Avoiding low would be career high for Grant
West Ham manager Avram Grant has admitted staying in the Premier League will make him the happiest he has been in his career as he prepares for a do-or-die encounter with Wigan.
- Agence France-Presse
- Updated: May 14, 2011 09:11 am IST
West Ham manager Avram Grant has admitted staying in the Premier League will make him the happiest he has been in his career as he prepares for a do-or-die encounter with Wigan.
Grant's men are relying on Sunderland to beat Wolves on Saturday for them to retain any hope of avoiding relegation by beating the Latics on Sunday.
But he claims if they do go on to beat the drop, it will surpass anything he has achieved as manager, including getting to the Champions League final with Chelsea, the FA Cup final with Portsmouth or the seven trophies he won while in Israel.
"For me the most important thing now, what will make me happy more than any time in my professional life is if we stay in the league," Grant said.
"That's how it looks to me now. I have had a lot of happy days in football, including in England."
"At my last two clubs, in the last games at Portsmouth and Chelsea, the supporters came to these games so happy and for me it was so good."
"I want the supporters of West Ham to feel this way at the end of the season. I would like that very much."
Grant admits he has been hampered by injuries in the run-in, most notably to the English Football Writers Association Footballer of the Year Scott Parker.
Parker is a doubt for the Wigan game as he struggles to get over his Achilles injury, but Grant is remaining positive, despite winning just one point from the last nine on offer.
"When you respond from something like last week it is some kind of energy. I didn't want them to to be happy at the beginning of this week."
"But at the end I wanted them to take some positive things - we need to do our job. I can't imagine not doing our job and hoping results go for us."
Grant has spent all but four of the last 70 weeks at the bottom of the league, including his spell at Portsmouth last season which also ended in relegation.
But he defended his record in England, saying: "I don't like to think about myself but in the other teams I did what nobody expected me to do - not at Portsmouth or at Chelsea."

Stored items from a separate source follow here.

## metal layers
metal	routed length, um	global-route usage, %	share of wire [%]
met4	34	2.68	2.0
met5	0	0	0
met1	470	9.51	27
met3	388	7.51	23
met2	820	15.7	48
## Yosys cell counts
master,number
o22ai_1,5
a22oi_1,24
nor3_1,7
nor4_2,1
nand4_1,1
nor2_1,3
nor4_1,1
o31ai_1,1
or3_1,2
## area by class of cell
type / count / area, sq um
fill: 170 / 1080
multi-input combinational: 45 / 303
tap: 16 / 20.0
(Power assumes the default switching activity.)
### src/design/rto_orient_lane.sv
module rto_orient_lane #(
    parameter int PW = 17
) (
    input  logic                   clk,
    input  logic                   en,
    input  logic signed [PW-1:0]   o_x,
    input  logic signed [PW-1:0]   o_y,
    input  logic signed [PW-1:0]   a_x,
    input  logic signed [PW-1:0]   a_y,
    input  logic signed [PW-1:0]   b_x,
    input  logic signed [PW-1:0]   b_y,
    output rto_pkg::orient_sign_t  sign
);
    import rto_pkg::*;

    localparam int DW = PW + 1;
    localparam int MW = 2 * DW;

    logic signed [DW-1:0] dax_reg, dby_reg, day_reg, dbx_reg;
    logic signed [DW-1:0] dax_next, dby_next, day_next, dbx_next;
    logic signed [MW-1:0] p_reg, q_reg, p_next, q_next;
    orient_sign_t         sign_reg, sign_next;

    always_comb
    begin
        dax_next = DW'(a_x) - DW'(o_x);
        dby_next = DW'(b_y) - DW'(o_y);
        day_next = DW'(a_y) - DW'(o_y);
        dbx_next = DW'(b_x) - DW'(o_x);
        p_next   = MW'(dax_reg) * MW'(dby_reg);
        q_next   = MW'(day_reg) * MW'(dbx_reg);
        sign_next.pos = p_reg > q_reg;
        sign_next.neg = p_reg < q_reg;
    end

    always_ff @(posedge clk)
    begin
        if (en)
        begin
            dax_reg  <= dax_next;
            dby_reg  <= dby_next;
            day_reg  <= day_next;
            dbx_reg  <= dbx_next;
            p_reg    <= p_next;
            q_reg    <= q_next;
            sign_reg <= sign_next;
        end
    end

    assign sign = sign_reg;

endmodule

### config.mk
export PLATFORM = sky130hd
export DESIGN_NAME = rto_orient_lane
export DESIGN_NICKNAME = d
export VERILOG_FILES = /design/src/design/rto_pkg.sv /design/src/design/rto_orient_lane.sv
export SDC_FILE = /design/constraint.sdc
export NUM_CORES = 2
export LEC_CHECK = 0
export BUFFER_PORTS_ARGS = -buffer_cell sky130_fd_sc_hd__buf_2
export CORE_ASPECT_RATIO = 1.2
export CORE_MARGIN = 5
export CORE_UTILIZATION = 60
export DETAILED_ROUTE_END_ITERATION = 6
export PLACE_DENSITY = 0.77
export SYNTH_ARGS = -nofsm -noshare
export SYNTH_HDL_FRONTEND = slang
export SYNTH_SLANG_ARGS = --single-unit
### constraint.sdc
create_clock -name clk -period 14.5 [get_ports clk]
set_clock_uncertainty 0.1 [all_clocks]
set_input_delay 1.45 -clock clk [delete_from_list [all_inputs] [get_ports clk]]
set_output_delay 1.45 -clock clk [all_outputs]
set_load 0.01 [all_outputs]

"Here they expect me to stay in the league and I want to do that."
His opposite number at Wigan, Roberto Martinez, is similarly upbeat about his side's hopes of avoiding relegation.
He has a full strength squad at his disposal - unlike West Ham who also have doubts over Matthew Upson as well as the absence of midfielder Mark Noble.
"This is a key moment in our history, a big game. But we are confident and well aware of what we are fighting for," Martinez said.
"From the outside these are two massive games but unfortunately we have been in this position the whole season."
"In every game we go into we have had a real need to perform and get points because of the position we have in the table."
"We have been playing catch-up for the whole of the season. This is an opportunity to get the rewards for all our hard work. These are two cup finals for us and we have to get the points."